TASK DESCRIPTION
When you reach the records, transcribe each one exactly.

RECORDS
[Start of section]

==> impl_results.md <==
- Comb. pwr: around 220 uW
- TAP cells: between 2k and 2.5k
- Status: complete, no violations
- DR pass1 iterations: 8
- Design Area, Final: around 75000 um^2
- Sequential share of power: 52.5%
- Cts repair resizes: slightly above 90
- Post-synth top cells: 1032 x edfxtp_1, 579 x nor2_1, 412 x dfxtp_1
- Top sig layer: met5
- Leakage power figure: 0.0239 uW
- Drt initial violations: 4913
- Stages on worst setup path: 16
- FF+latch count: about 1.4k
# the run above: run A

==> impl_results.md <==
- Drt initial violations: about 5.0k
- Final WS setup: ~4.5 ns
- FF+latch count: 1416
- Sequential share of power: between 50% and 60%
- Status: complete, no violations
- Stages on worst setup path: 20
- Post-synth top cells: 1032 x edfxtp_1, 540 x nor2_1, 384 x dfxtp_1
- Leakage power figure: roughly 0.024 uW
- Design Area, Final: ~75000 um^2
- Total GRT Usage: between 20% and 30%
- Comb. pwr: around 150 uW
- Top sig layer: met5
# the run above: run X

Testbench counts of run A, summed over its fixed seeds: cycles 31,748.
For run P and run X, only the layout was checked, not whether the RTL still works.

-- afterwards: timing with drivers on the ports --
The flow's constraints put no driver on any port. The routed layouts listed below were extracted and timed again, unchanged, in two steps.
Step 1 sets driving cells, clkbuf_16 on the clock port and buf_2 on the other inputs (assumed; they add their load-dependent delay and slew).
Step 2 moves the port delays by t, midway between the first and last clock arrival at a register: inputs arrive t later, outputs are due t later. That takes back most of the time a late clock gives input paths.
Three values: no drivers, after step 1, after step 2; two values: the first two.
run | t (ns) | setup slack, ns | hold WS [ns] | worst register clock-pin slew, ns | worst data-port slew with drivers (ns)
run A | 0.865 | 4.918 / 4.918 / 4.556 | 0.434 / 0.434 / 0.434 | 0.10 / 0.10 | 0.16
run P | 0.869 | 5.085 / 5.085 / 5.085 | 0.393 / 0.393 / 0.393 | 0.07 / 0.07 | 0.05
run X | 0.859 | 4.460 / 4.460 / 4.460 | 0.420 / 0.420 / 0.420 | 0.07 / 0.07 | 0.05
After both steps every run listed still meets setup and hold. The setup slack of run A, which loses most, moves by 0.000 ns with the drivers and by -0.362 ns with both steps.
Context: an optimization exercise on an open-source flow, tuned for a short achievable clock period. The choices shown serve that exercise and are no tape-out recipe. Only simulation tests tie the RTL to the original design; equivalence was not proved. No activity file was given, so power comes from the tool's default toggle rates.

## harbor
## dmx_core
module dmx_core (
    input  wire        clk,
    input  wire        rst,
    input  wire [31:0] now,
    input  wire        init,
    input  wire        in_valid,
    output wire        in_ready,
    input  wire [7:0]  in_data,
    output wire        sink_cfg_valid,
    output wire [9:0]  sink_cfg_count,
    output wire        sink_wr_valid,
    output wire [8:0]  sink_wr_index,
    output wire [7:0]  sink_wr_data,
    output wire        ok_pulse,
    output wire        err_pulse,
    output wire [7:0]  err_tag,
    output wire        ok_indicator,
    input  wire [2:0]  t_op,
    input  wire [23:0] t_arg,
    output wire        t_due
);
export LEC_CHECK = 0
export CAP_MARGIN = 20
export CORE_MARGIN = 2
export CORE_UTILIZATION = 40
export SETUP_SLACK_MARGIN = 3.0
export SLEW_MARGIN = 20
create_clock -name core_clock -period 7.0 [get_ports {clk}]
standard.sh (not shown) runs the stock make flow with config.mk's settings and CLKGATE_MAP_FILE= SYNTH_SCRIPT=/design/flow/synth_recipe.tcl, a recipe that flattens the netlist after the stock synthesis.
==> flow/flow/run.sh <==
#!/bin/bash
# The standard layout (standard.sh), with the standard flow's synthesis run through
# synth_delay.tcl: the same synthesis, but ABC maps the logic with the
# delay-driven abc_delay.script, and the full-/half-adder cell extraction is
# off so that ABC sees the arithmetic as plain logic. Pin placement gets the
# constraints in io_pins.tcl (sourced just before ORFS's place_pins).
# Global placement weights the nets of critical paths more heavily
# (GLOBAL_PLACEMENT_ARGS). Everything else is the standard flow. Output goes to standard.log; each
# tool's own log is under orfs/logs/.
set -euo pipefail
here=$(cd "$(dirname "${BASH_SOURCE[0]}")" && pwd)
export FLOW_SYNTH_TCL="$PWD/synth_recipe.tcl"
bash standard.sh SYNTH_SCRIPT="$here/synth_delay.tcl" ADDER_MAP_FILE= \
    PRE_IO_PLACEMENT_TCL="$here/io_pins.tcl" \
    GLOBAL_PLACEMENT_ARGS="-timing_driven_net_weight_max 8 -timing_driven_nets_percentage 5" \
    finish > standard.log 2>&1
==> flow/flow/abc_delay.script <==
strash
dch -f
map -D 500
topo
buffer -c
upsize -c -D 500
dnsize -c -D 500
==> flow/flow/io_pins.tcl <==
# Pin placement hook, sourced just before ORFS's place_pins.
# The stand-alone timer's inputs and its combinational output t_due sit
# side by side on the bottom edge, in bit order, so that the due test's
# logic cone is compact; in_ready sits next to its inputs rst and init.
set_io_pin_constraint -group -order -region bottom:* -pin_names {t_arg[0] now[8] t_arg[1] now[9] t_arg[2] now[10] t_arg[3] now[11] t_arg[4] now[12] t_arg[5] now[13] t_arg[6] now[14] t_arg[7] now[15] t_arg[8] now[16] t_arg[9] now[17] t_arg[10] now[18] t_arg[11] now[19] t_op[0] t_op[1] t_op[2] t_due rst init in_ready t_arg[12] now[20] t_arg[13] now[21] t_arg[14] now[22] t_arg[15] now[23] t_arg[16] now[24] t_arg[17] now[25] t_arg[18] now[26] t_arg[19] now[27] t_arg[20] now[28] t_arg[21] now[29] t_arg[22] now[30] t_arg[23] now[31]}
==> flow/flow/synth_delay.tcl <==
# The standard flow's synthesis (synth_recipe.tcl, beside the work folder) with one change:
# the ABC run that maps the logic uses the delay-driven script in this folder
# (classic "map" with a tight delay target) instead of ORFS's abc_speed.script.
# Registers, their names and cell types are left exactly as the standard flow's synthesis
# makes them.
set ::delay_abc_script [file join [file dirname [info script]] abc_delay.script]
proc abc {args} {
    set i [lsearch -exact $args -script]
    if { $i >= 0 } {
        set args [lreplace $args [expr {$i + 1}] [expr {$i + 1}] $::delay_abc_script]
    }
    yosys abc {*}$args
}
source $::env(FLOW_SYNTH_TCL)
Changes in pepper relative to harbor:
Settings: setting PLACE_DENSITY to 0.85 for the first time.
-- flow/flow/run.sh --
<<< harbor, line 7
# Global placement weights the nets of critical paths more heavily
# (GLOBAL_PLACEMENT_ARGS). Everything else is the standard flow. Output goes to standard.log; each
>>> pepper, line 7
# Everything else is the standard flow. Output goes to standard.log; each
<<< harbor, line 14
    PRE_IO_PLACEMENT_TCL="$here/io_pins.tcl" \
    GLOBAL_PLACEMENT_ARGS="-timing_driven_net_weight_max 8 -timing_driven_nets_percentage 5" \
    finish > standard.log 2>&1
>>> pepper, line 13
    PRE_IO_PLACEMENT_TCL="$here/io_pins.tcl" finish > standard.log 2>&1
Notes after the runs:
pepper: full flow OK, the timing, design-rule and antenna checks passed
Looking at pepper and harbor, the power consumed by sequential cells is a wash.
Looking at clock tree buffer count of the final layout, pepper sits above harbor.
Total design power went down by a few percent going from harbor to pepper.
Post-route worst setup slack in pepper is 0.14 ns below harbor.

[End of section]

REPLY
==> impl_results.md <==
- Comb. pwr: around 220 uW
- TAP cells: between 2k and 2.5k
- Status: complete, no violations
- DR pass1 iterations: 8
- Design Area, Final: around 75000 um^2
- Sequential share of power: 52.5%
- Cts repair resizes: slightly above 90
- Post-synth top cells: 1032 x edfxtp_1, 579 x nor2_1, 412 x dfxtp_1
- Top sig layer: met5
- Leakage power figure: 0.0239 uW
- Drt initial violations: 4913
- Stages on worst setup path: 16
- FF+latch count: about 1.4k
# the run above: run A

==> impl_results.md <==
- Drt initial violations: about 5.0k
- Final WS setup: ~4.5 ns
- FF+latch count: 1416
- Sequential share of power: between 50% and 60%
- Status: complete, no violations
- Stages on worst setup path: 20
- Post-synth top cells: 1032 x edfxtp_1, 540 x nor2_1, 384 x dfxtp_1
- Leakage power figure: roughly 0.024 uW
- Design Area, Final: ~75000 um^2
- Total GRT Usage: between 20% and 30%
- Comb. pwr: around 150 uW
- Top sig layer: met5
# the run above: run X

Testbench counts of run A, summed over its fixed seeds: cycles 31,748.
For run P and run X, only the layout was checked, not whether the RTL still works.

-- afterwards: timing with drivers on the ports --
The flow's constraints put no driver on any port. The routed layouts listed below were extracted and timed again, unchanged, in two steps.
Step 1 sets driving cells, clkbuf_16 on the clock port and buf_2 on the other inputs (assumed; they add their load-dependent delay and slew).
Step 2 moves the port delays by t, midway between the first and last clock arrival at a register: inputs arrive t later, outputs are due t later. That takes back most of the time a late clock gives input paths.
Three values: no drivers, after step 1, after step 2; two values: the first two.
run | t (ns) | setup slack, ns | hold WS [ns] | worst register clock-pin slew, ns | worst data-port slew with drivers (ns)
run A | 0.865 | 4.918 / 4.918 / 4.556 | 0.434 / 0.434 / 0.434 | 0.10 / 0.10 | 0.16
run P | 0.869 | 5.085 / 5.085 / 5.085 | 0.393 / 0.393 / 0.393 | 0.07 / 0.07 | 0.05
run X | 0.859 | 4.460 / 4.460 / 4.460 | 0.420 / 0.420 / 0.420 | 0.07 / 0.07 | 0.05
After both steps every run listed still meets setup and hold. The setup slack of run A, which loses most, moves by 0.000 ns with the drivers and by -0.362 ns with both steps.
Context: an optimization exercise on an open-source flow, tuned for a short achievable clock period. The choices shown serve that exercise and are no tape-out recipe. Only simulation tests tie the RTL to the original design; equivalence was not proved. No activity file was given, so power comes from the tool's default toggle rates.

## harbor
## dmx_core
module dmx_core (
    input  wire        clk,
    input  wire        rst,
    input  wire [31:0] now,
    input  wire        init,
    input  wire        in_valid,
    output wire        in_ready,
    input  wire [7:0]  in_data,
    output wire        sink_cfg_valid,
    output wire [9:0]  sink_cfg_count,
    output wire        sink_wr_valid,
    output wire [8:0]  sink_wr_index,
    output wire [7:0]  sink_wr_data,
    output wire        ok_pulse,
    output wire        err_pulse,
    output wire [7:0]  err_tag,
    output wire        ok_indicator,
    input  wire [2:0]  t_op,
    input  wire [23:0] t_arg,
    output wire        t_due
);
export LEC_CHECK = 0
export CAP_MARGIN = 20
export CORE_MARGIN = 2
export CORE_UTILIZATION = 40
export SETUP_SLACK_MARGIN = 3.0
export SLEW_MARGIN = 20
create_clock -name core_clock -period 7.0 [get_ports {clk}]
standard.sh (not shown) runs the stock make flow with config.mk's settings and CLKGATE_MAP_FILE= SYNTH_SCRIPT=/design/flow/synth_recipe.tcl, a recipe that flattens the netlist after the stock synthesis.
==> flow/flow/run.sh <==
#!/bin/bash
# The standard layout (standard.sh), with the standard flow's synthesis run through
# synth_delay.tcl: the same synthesis, but ABC maps the logic with the
# delay-driven abc_delay.script, and the full-/half-adder cell extraction is
# off so that ABC sees the arithmetic as plain logic. Pin placement gets the
# constraints in io_pins.tcl (sourced just before ORFS's place_pins).
# Global placement weights the nets of critical paths more heavily
# (GLOBAL_PLACEMENT_ARGS). Everything else is the standard flow. Output goes to standard.log; each
# tool's own log is under orfs/logs/.
set -euo pipefail
here=$(cd "$(dirname "${BASH_SOURCE[0]}")" && pwd)
export FLOW_SYNTH_TCL="$PWD/synth_recipe.tcl"
bash standard.sh SYNTH_SCRIPT="$here/synth_delay.tcl" ADDER_MAP_FILE= \
    PRE_IO_PLACEMENT_TCL="$here/io_pins.tcl" \
    GLOBAL_PLACEMENT_ARGS="-timing_driven_net_weight_max 8 -timing_driven_nets_percentage 5" \
    finish > standard.log 2>&1
==> flow/flow/abc_delay.script <==
strash
dch -f
map -D 500
topo
buffer -c
upsize -c -D 500
dnsize -c -D 500
==> flow/flow/io_pins.tcl <==
# Pin placement hook, sourced just before ORFS's place_pins.
# The stand-alone timer's inputs and its combinational output t_due sit
# side by side on the bottom edge, in bit order, so that the due test's
# logic cone is compact; in_ready sits next to its inputs rst and init.
set_io_pin_constraint -group -order -region bottom:* -pin_names {t_arg[0] now[8] t_arg[1] now[9] t_arg[2] now[10] t_arg[3] now[11] t_arg[4] now[12] t_arg[5] now[13] t_arg[6] now[14] t_arg[7] now[15] t_arg[8] now[16] t_arg[9] now[17] t_arg[10] now[18] t_arg[11] now[19] t_op[0] t_op[1] t_op[2] t_due rst init in_ready t_arg[12] now[20] t_arg[13] now[21] t_arg[14] now[22] t_arg[15] now[23] t_arg[16] now[24] t_arg[17] now[25] t_arg[18] now[26] t_arg[19] now[27] t_arg[20] now[28] t_arg[21] now[29] t_arg[22] now[30] t_arg[23] now[31]}
==> flow/flow/synth_delay.tcl <==
# The standard flow's synthesis (synth_recipe.tcl, beside the work folder) with one change:
# the ABC run that maps the logic uses the delay-driven script in this folder
# (classic "map" with a tight delay target) instead of ORFS's abc_speed.script.
# Registers, their names and cell types are left exactly as the standard flow's synthesis
# makes them.
set ::delay_abc_script [file join [file dirname [info script]] abc_delay.script]
proc abc {args} {
    set i [lsearch -exact $args -script]
    if { $i >= 0 } {
        set args [lreplace $args [expr {$i + 1}] [expr {$i + 1}] $::delay_abc_script]
    }
    yosys abc {*}$args
}
source $::env(FLOW_SYNTH_TCL)
Changes in pepper relative to harbor:
Settings: setting PLACE_DENSITY to 0.85 for the first time.
-- flow/flow/run.sh --
<<< harbor, line 7
# Global placement weights the nets of critical paths more heavily
# (GLOBAL_PLACEMENT_ARGS). Everything else is the standard flow. Output goes to standard.log; each
>>> pepper, line 7
# Everything else is the standard flow. Output goes to standard.log; each
<<< harbor, line 14
    PRE_IO_PLACEMENT_TCL="$here/io_pins.tcl" \
    GLOBAL_PLACEMENT_ARGS="-timing_driven_net_weight_max 8 -timing_driven_nets_percentage 5" \
    finish > standard.log 2>&1
>>> pepper, line 13
    PRE_IO_PLACEMENT_TCL="$here/io_pins.tcl" finish > standard.log 2>&1
Notes after the runs:
pepper: full flow OK, the timing, design-rule and antenna checks passed
Looking at pepper and harbor, the power consumed by sequential cells is a wash.
Looking at clock tree buffer count of the final layout, pepper sits above harbor.
Total design power went down by a few percent going from harbor to pepper.
Post-route worst setup slack in pepper is 0.14 ns below harbor.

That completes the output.